Action item: Up to and including the line with "endpoints found under", please reproduce the lines below exactly, beginning with the first.

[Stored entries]

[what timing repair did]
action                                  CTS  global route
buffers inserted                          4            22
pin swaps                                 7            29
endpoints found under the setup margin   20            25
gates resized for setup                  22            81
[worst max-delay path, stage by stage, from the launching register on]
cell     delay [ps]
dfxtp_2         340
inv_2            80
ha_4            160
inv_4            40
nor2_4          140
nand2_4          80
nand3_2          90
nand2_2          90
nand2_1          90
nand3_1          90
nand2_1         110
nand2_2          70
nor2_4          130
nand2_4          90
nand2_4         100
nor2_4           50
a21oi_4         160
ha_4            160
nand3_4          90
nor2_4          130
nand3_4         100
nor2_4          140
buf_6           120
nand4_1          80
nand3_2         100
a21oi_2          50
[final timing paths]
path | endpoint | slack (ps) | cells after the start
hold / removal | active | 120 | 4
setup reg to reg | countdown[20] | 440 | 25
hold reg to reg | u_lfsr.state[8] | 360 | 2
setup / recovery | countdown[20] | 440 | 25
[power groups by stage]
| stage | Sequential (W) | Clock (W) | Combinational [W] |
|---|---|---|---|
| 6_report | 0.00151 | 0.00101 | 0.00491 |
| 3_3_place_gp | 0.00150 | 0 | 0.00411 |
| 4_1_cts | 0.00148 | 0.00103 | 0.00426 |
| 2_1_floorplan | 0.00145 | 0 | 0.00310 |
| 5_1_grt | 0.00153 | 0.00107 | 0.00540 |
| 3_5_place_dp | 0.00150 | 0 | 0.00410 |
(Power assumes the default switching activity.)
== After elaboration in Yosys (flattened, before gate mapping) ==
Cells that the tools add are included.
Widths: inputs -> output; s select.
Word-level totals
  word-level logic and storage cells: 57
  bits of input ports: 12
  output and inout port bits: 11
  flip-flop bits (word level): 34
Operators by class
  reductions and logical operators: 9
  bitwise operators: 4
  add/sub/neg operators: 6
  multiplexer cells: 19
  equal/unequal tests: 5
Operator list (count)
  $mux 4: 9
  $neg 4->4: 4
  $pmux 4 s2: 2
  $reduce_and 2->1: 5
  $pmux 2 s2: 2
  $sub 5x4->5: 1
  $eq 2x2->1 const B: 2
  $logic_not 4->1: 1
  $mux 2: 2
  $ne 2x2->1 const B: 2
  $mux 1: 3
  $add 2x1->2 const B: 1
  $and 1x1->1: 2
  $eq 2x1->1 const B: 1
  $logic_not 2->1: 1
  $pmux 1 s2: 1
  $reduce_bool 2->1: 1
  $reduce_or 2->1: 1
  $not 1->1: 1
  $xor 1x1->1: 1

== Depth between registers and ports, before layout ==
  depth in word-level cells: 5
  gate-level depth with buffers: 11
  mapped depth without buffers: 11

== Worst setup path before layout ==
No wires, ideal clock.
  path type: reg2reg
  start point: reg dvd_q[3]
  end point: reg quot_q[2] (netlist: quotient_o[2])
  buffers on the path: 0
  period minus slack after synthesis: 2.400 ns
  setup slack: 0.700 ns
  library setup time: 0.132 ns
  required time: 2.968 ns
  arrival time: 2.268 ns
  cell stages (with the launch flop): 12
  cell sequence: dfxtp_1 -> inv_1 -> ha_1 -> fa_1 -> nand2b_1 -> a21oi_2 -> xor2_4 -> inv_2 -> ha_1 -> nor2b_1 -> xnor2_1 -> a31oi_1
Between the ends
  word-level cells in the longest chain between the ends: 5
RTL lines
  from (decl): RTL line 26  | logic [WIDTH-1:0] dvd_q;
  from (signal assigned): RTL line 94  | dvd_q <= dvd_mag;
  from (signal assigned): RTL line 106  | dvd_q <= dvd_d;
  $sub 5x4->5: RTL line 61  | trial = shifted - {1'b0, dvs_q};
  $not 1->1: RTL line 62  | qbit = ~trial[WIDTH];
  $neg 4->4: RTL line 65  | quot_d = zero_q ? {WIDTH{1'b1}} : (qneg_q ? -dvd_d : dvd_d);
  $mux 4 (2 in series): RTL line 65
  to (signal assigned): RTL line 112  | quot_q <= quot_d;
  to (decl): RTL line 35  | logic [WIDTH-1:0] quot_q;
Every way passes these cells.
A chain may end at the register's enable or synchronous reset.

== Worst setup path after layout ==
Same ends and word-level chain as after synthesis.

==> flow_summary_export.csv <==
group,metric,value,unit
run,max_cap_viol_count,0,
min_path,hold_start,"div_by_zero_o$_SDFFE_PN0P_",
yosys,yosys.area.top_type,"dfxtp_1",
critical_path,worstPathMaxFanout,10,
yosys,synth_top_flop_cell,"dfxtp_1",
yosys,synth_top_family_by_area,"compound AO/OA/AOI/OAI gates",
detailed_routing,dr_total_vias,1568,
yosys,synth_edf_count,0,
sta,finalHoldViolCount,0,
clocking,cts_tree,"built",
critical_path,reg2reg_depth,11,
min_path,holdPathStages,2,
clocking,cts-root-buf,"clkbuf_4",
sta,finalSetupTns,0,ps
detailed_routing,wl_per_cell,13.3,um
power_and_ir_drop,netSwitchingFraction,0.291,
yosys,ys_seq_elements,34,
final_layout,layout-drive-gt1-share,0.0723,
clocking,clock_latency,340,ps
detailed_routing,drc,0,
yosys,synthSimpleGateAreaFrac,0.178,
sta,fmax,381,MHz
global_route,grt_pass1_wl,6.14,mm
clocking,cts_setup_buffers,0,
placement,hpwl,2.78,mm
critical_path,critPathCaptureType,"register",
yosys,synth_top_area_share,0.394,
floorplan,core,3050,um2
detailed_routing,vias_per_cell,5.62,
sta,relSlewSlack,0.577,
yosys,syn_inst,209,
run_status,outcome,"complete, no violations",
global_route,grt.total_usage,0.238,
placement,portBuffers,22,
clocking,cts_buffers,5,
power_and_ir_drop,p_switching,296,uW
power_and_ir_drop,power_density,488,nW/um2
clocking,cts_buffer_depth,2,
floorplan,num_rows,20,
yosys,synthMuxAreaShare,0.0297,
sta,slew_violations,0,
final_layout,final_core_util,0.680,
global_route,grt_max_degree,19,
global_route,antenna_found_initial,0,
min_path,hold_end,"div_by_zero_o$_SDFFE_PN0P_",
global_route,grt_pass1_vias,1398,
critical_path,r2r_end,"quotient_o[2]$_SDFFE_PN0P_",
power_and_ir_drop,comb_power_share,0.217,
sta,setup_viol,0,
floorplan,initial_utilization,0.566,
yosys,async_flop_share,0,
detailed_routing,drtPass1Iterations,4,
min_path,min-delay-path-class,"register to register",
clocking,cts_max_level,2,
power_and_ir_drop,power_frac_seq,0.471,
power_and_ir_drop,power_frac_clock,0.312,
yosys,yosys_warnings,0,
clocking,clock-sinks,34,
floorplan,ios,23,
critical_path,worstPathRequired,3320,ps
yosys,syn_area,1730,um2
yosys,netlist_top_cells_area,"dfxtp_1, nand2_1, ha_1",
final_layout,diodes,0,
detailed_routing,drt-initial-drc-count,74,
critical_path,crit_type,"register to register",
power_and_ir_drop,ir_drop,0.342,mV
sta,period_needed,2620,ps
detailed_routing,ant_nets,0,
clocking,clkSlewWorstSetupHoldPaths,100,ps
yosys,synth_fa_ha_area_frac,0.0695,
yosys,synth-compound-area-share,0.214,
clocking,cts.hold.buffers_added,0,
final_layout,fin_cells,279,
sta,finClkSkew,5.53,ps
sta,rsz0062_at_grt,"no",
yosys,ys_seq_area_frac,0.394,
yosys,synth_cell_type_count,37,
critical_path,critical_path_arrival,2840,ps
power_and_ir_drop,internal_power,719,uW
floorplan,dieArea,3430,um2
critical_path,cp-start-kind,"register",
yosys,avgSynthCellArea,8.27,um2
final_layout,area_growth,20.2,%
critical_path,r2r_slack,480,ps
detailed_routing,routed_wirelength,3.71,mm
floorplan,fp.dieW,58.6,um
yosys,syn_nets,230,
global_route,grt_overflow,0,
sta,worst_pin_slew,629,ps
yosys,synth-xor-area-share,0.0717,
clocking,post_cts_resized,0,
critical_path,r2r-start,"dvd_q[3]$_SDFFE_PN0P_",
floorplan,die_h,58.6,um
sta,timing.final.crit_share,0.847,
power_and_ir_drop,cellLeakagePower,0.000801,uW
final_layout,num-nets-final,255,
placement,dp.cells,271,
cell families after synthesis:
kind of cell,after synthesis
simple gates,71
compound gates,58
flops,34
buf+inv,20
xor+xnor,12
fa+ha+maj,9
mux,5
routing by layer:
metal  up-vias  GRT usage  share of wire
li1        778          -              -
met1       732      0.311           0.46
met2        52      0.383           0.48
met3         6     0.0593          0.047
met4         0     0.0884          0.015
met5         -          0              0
===== config.mk =====
export PLATFORM = sky130hd
export DESIGN_NAME = mem_access
export DESIGN_NICKNAME = d
export VERILOG_FILES = /design/src/rtl/mem_access_pkg.sv /design/src/rtl/mem_access_align.sv /design/src/rtl/mem_access.sv
export SDC_FILE = /design/constraint.sdc
export NUM_CORES = 1
export LEC_CHECK = 0
export ABC_AREA = 1
export ABC_CLOCK_PERIOD_IN_PS = 3130
export BUFFER_PORTS_ARGS = -buffer_cell sky130_fd_sc_hd__buf_4
export CAP_MARGIN = 20
export CORE_AREA = 2 2 195 197
export DETAILED_ROUTE_END_ITERATION = 6
export DIE_AREA = 0 0 197 199
export PLACE_DENSITY = 0.47
export SYNTH_ARGS = -nofsm -noshare
export SYNTH_HDL_FRONTEND = slang
export SYNTH_SLANG_ARGS = --single-unit

===== constraint.sdc =====
create_clock -name clk -period 3.13 [get_ports clk]
set_input_delay 0.1565 -clock clk [delete_from_list [all_inputs] [get_ports clk]]
set_output_delay 0.1565 -clock clk [all_outputs]
set_load 0.03 [all_outputs]
### src/rtl/gpu_mem_arbiter.sv
// Shares one memory port among NUM_THREADS decode units, one transaction at a time,
// picking requesters round-robin and returning each response to its winning thread.
module gpu_mem_arbiter
  import gpu_mem_pkg::*;
#(
  parameter int unsigned NUM_THREADS = 4,
  parameter int unsigned ADDR_W      = DEF_ADDR_W,
  parameter int unsigned DATA_W      = DEF_DATA_W
) (
  input  logic                          clk,
  input  logic                          reset,
  input  logic [NUM_THREADS-1:0]        req_valid,
  input  logic [NUM_THREADS-1:0]        req_we,
  input  logic [NUM_THREADS*ADDR_W-1:0] req_addr,
  input  logic [NUM_THREADS*DATA_W-1:0] req_wdata,
  output logic [NUM_THREADS-1:0]        req_ready,
  output logic [NUM_THREADS-1:0]        rsp_valid,
  output logic [DATA_W-1:0]             rsp_rdata,
  output logic                          mem_req_valid,
  input  logic                          mem_req_ready,
  output logic                          mem_we,
  output logic [ADDR_W-1:0]             mem_addr,
  output logic [DATA_W-1:0]             mem_wdata,
  input  logic                          mem_rsp_valid,
  input  logic [DATA_W-1:0]             mem_rsp_rdata,
  output logic                          busy
);

  localparam int unsigned IDX_W = idx_width(NUM_THREADS);

  state_e              state_q, state_d;
  logic [IDX_W-1:0]    rr_ptr_q, rr_ptr_d;
  logic [IDX_W-1:0]    grant_q, grant_d;
  logic                we_q, we_d;
  logic [ADDR_W-1:0]   addr_q, addr_d;
  logic [DATA_W-1:0]   wdata_q, wdata_d;
  logic [DATA_W-1:0]   rsp_rdata_q, rsp_rdata_d;

  logic [NUM_THREADS-1:0] arb_gnt;
  logic [IDX_W-1:0]       arb_idx;
  logic                   arb_any;

  gpu_rr_arbiter #(
    .N     (NUM_THREADS),
    .IDX_W (IDX_W)
  ) u_rr (
    .req   (req_valid),
    .ptr   (rr_ptr_q),
    .gnt_c (arb_gnt),
    .idx_c (arb_idx),
    .any_c (arb_any)
  );

  always_ff @(posedge clk or posedge reset) begin
    if (reset) begin
      state_q <= IDLE;
    end else begin
      state_q <= state_d;
    end
  end

  // rr_ptr resets to the last thread so thread 0 is searched first.
  always_ff @(posedge clk or posedge reset) begin
    if (reset) begin
      rr_ptr_q    <= IDX_W'(NUM_THREADS - 1);
      grant_q     <= '0;
      we_q        <= 1'b0;
      addr_q      <= '0;
      wdata_q     <= '0;
      rsp_rdata_q <= '0;
    end else begin
      rr_ptr_q    <= rr_ptr_d;
      grant_q     <= grant_d;
      we_q        <= we_d;
      addr_q      <= addr_d;
      wdata_q     <= wdata_d;
      rsp_rdata_q <= rsp_rdata_d;
    end
  end

  always_comb begin
    state_d = state_q;
    unique case (state_q)
      IDLE:    if (arb_any)       state_d = ISSUE;
      ISSUE:   if (mem_req_ready) state_d = WAIT;
      WAIT:    if (mem_rsp_valid) state_d = RESP;
      RESP:                       state_d = IDLE;
      default:                    state_d = IDLE;
    endcase
  end

  // Latch the winner's request on accept; capture read data only while waiting.
  always_comb begin
    rr_ptr_d    = rr_ptr_q;
    grant_d     = grant_q;
    we_d        = we_q;
    addr_d      = addr_q;
    wdata_d     = wdata_q;
    rsp_rdata_d = rsp_rdata_q;
    if (state_q == IDLE && arb_any) begin
      grant_d = arb_idx;
      for (int unsigned i = 0; i < NUM_THREADS; i++) begin
        if (arb_gnt[i]) begin
          we_d    = req_we[i];
          addr_d  = req_addr[i*ADDR_W +: ADDR_W];
          wdata_d = req_wdata[i*DATA_W +: DATA_W];
        end
      end
    end
    if (state_q == WAIT && mem_rsp_valid) begin
      rsp_rdata_d = mem_rsp_rdata;
    end
    if (state_q == RESP) begin
      rr_ptr_d = grant_q;
    end
  end

  // req_ready is gated by reset so no accept is offered while the block is held in reset.
  always_comb begin
    req_ready     = '0;
    rsp_valid     = '0;
    mem_req_valid = 1'b0;
    unique case (state_q)
      IDLE:  if (!reset) req_ready = arb_gnt;
      ISSUE: mem_req_valid = 1'b1;
      RESP: begin
        for (int unsigned i = 0; i < NUM_THREADS; i++) begin
          rsp_valid[i] = (grant_q == IDX_W'(i));
        end
      end
      default: ;
    endcase
  end

  assign busy      = (state_q != IDLE);
  assign mem_we    = we_q;
  assign mem_addr  = addr_q;
  assign mem_wdata = wdata_q;
  assign rsp_rdata = rsp_rdata_q;

endmodule

### config.mk
export PLATFORM = sky130hd
export DESIGN_NAME = gpu_mem_arbiter
export DESIGN_NICKNAME = d
export VERILOG_FILES = /design/src/rtl/gpu_mem_pkg.sv /design/src/rtl/gpu_rr_arbiter.sv /design/src/rtl/gpu_mem_arbiter.sv
export SDC_FILE = /design/constraint.sdc
export NUM_CORES = 1
export LEC_CHECK = 0
export CAP_MARGIN = 10
export CORE_MARGIN = 3
export CORE_UTILIZATION = 39
export CTS_CLUSTER_DIAMETER = 50
export DETAILED_ROUTE_END_ITERATION = 6
export PLACE_DENSITY = 0.85
export SLEW_MARGIN = 10
export SYNTH_ARGS = -nofsm -noshare
export SYNTH_HDL_FRONTEND = slang
export SYNTH_SLANG_ARGS = --single-unit
export TNS_END_PERCENT = 30
### constraint.sdc
create_clock -name clk -period 3.7 [get_ports clk]
set_clock_uncertainty 0.2 [all_clocks]
set_input_delay 0.925 -clock clk [delete_from_list [all_inputs] [get_ports clk]]
set_output_delay 0.925 -clock clk [all_outputs]
set_load 0.03 [all_outputs]
<file path="src/rtl/alu_arbiter.sv">
// Two-requester round-robin front end for a shared combinational ALU.
// Accepts one operation at a time, issues it for one cycle, then holds the
// registered response for the owning requester until it is consumed.
module alu_arbiter #(
  parameter int unsigned WIDTH = 64
) (
  input  logic             clk,
  input  logic             rst_n,
  input  logic             req0_valid,
  output logic             req0_ready,
  input  logic [3:0]       req0_opt,
  input  logic [WIDTH-1:0] req0_a,
  input  logic [WIDTH-1:0] req0_b,
  input  logic             req1_valid,
  output logic             req1_ready,
  input  logic [3:0]       req1_opt,
  input  logic [WIDTH-1:0] req1_a,
  input  logic [WIDTH-1:0] req1_b,
  output logic [3:0]       alu_opt,
  output logic [WIDTH-1:0] alu_a,
  output logic [WIDTH-1:0] alu_b,
  input  logic [WIDTH-1:0] alu_result,
  input  logic             alu_zero,
  output logic             resp0_valid,
  input  logic             resp0_ready,
  output logic             resp1_valid,
  input  logic             resp1_ready,
  output logic [WIDTH-1:0] resp_result,
  output logic             resp_zero,
  output logic             resp_err,
  output logic             busy
);

  localparam logic [1:0] IDLE  = 2'd0;
  localparam logic [1:0] ISSUE = 2'd1;
  localparam logic [1:0] RESP  = 2'd2;

  logic [1:0]       r_state;
  logic             r_owner;   // requester holding the in-flight operation
  logic             r_last;    // requester granted most recently
  logic [3:0]       r_alu_opt;
  logic [WIDTH-1:0] r_alu_a;
  logic [WIDTH-1:0] r_alu_b;
  logic [WIDTH-1:0] r_resp_result;
  logic             r_resp_zero;
  logic             r_resp_err;

  logic             w_idle;
  logic             w_grant0;
  logic             w_grant1;
  logic [3:0]       w_sel_opt;
  logic [WIDTH-1:0] w_sel_a;
  logic [WIDTH-1:0] w_sel_b;
  logic             w_legal;
  logic             w_owner_ready;

  assign w_idle = (r_state == IDLE);

  // On a tie the requester that was not granted last wins
  assign w_grant0 = w_idle && req0_valid && (!req1_valid || r_last);
  assign w_grant1 = w_idle && req1_valid && (!req0_valid || !r_last);

  assign req0_ready = w_grant0;
  assign req1_ready = w_grant1;

  assign w_sel_opt = w_grant1 ? req1_opt : req0_opt;
  assign w_sel_a   = w_grant1 ? req1_a   : req0_a;
  assign w_sel_b   = w_grant1 ? req1_b   : req0_b;

  // Opcode legality for the operation being granted
  always_comb begin
    w_legal = 1'b0;
    case (w_sel_opt)
      4'b0000, 4'b0001, 4'b0010, 4'b0110, 4'b0111: w_legal = 1'b1;
      default:                                     w_legal = 1'b0;
    endcase
  end

  assign w_owner_ready = r_owner ? resp1_ready : resp0_ready;

  // Control FSM plus the ALU-side and response-side registers
  always_ff @(posedge clk or negedge rst_n) begin
    if (!rst_n) begin
      r_state       <= IDLE;
      r_owner       <= 1'b0;
      r_last        <= 1'b1;
      r_alu_opt     <= '0;
      r_alu_a       <= '0;
      r_alu_b       <= '0;
      r_resp_result <= '0;
      r_resp_zero   <= 1'b0;
      r_resp_err    <= 1'b0;
    end else begin
      case (r_state)
        IDLE: begin
          if (w_grant0 || w_grant1) begin
            r_owner <= w_grant1;
            r_last  <= w_grant1;
            if (w_legal) begin
              r_alu_opt <= w_sel_opt;
              r_alu_a   <= w_sel_a;
              r_alu_b   <= w_sel_b;
              r_state   <= ISSUE;
            end else begin
              // Illegal opcode bypasses the ALU; its ports keep prior values
              r_resp_result <= '0;
              r_resp_zero   <= 1'b0;
              r_resp_err    <= 1'b1;
              r_state       <= RESP;
            end
          end
        end
        ISSUE: begin
          r_resp_result <= alu_result;
          r_resp_zero   <= alu_zero;
          r_resp_err    <= 1'b0;
          r_state       <= RESP;
        end
        RESP: begin
          if (w_owner_ready) begin
            r_state <= IDLE;
          end
        end
        default: r_state <= IDLE;
      endcase
    end
  end

  assign alu_opt     = r_alu_opt;
  assign alu_a       = r_alu_a;
  assign alu_b       = r_alu_b;
  assign resp_result = r_resp_result;
  assign resp_zero   = r_resp_zero;
  assign resp_err    = r_resp_err;
  assign resp0_valid = (r_state == RESP) && !r_owner;
  assign resp1_valid = (r_state == RESP) && r_owner;
  assign busy        = !w_idle;

endmodule

</file>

The answer:
[what timing repair did]
action                                  CTS  global route
buffers inserted                          4            22
pin swaps                                 7            29
endpoints found under the setup margin   20            25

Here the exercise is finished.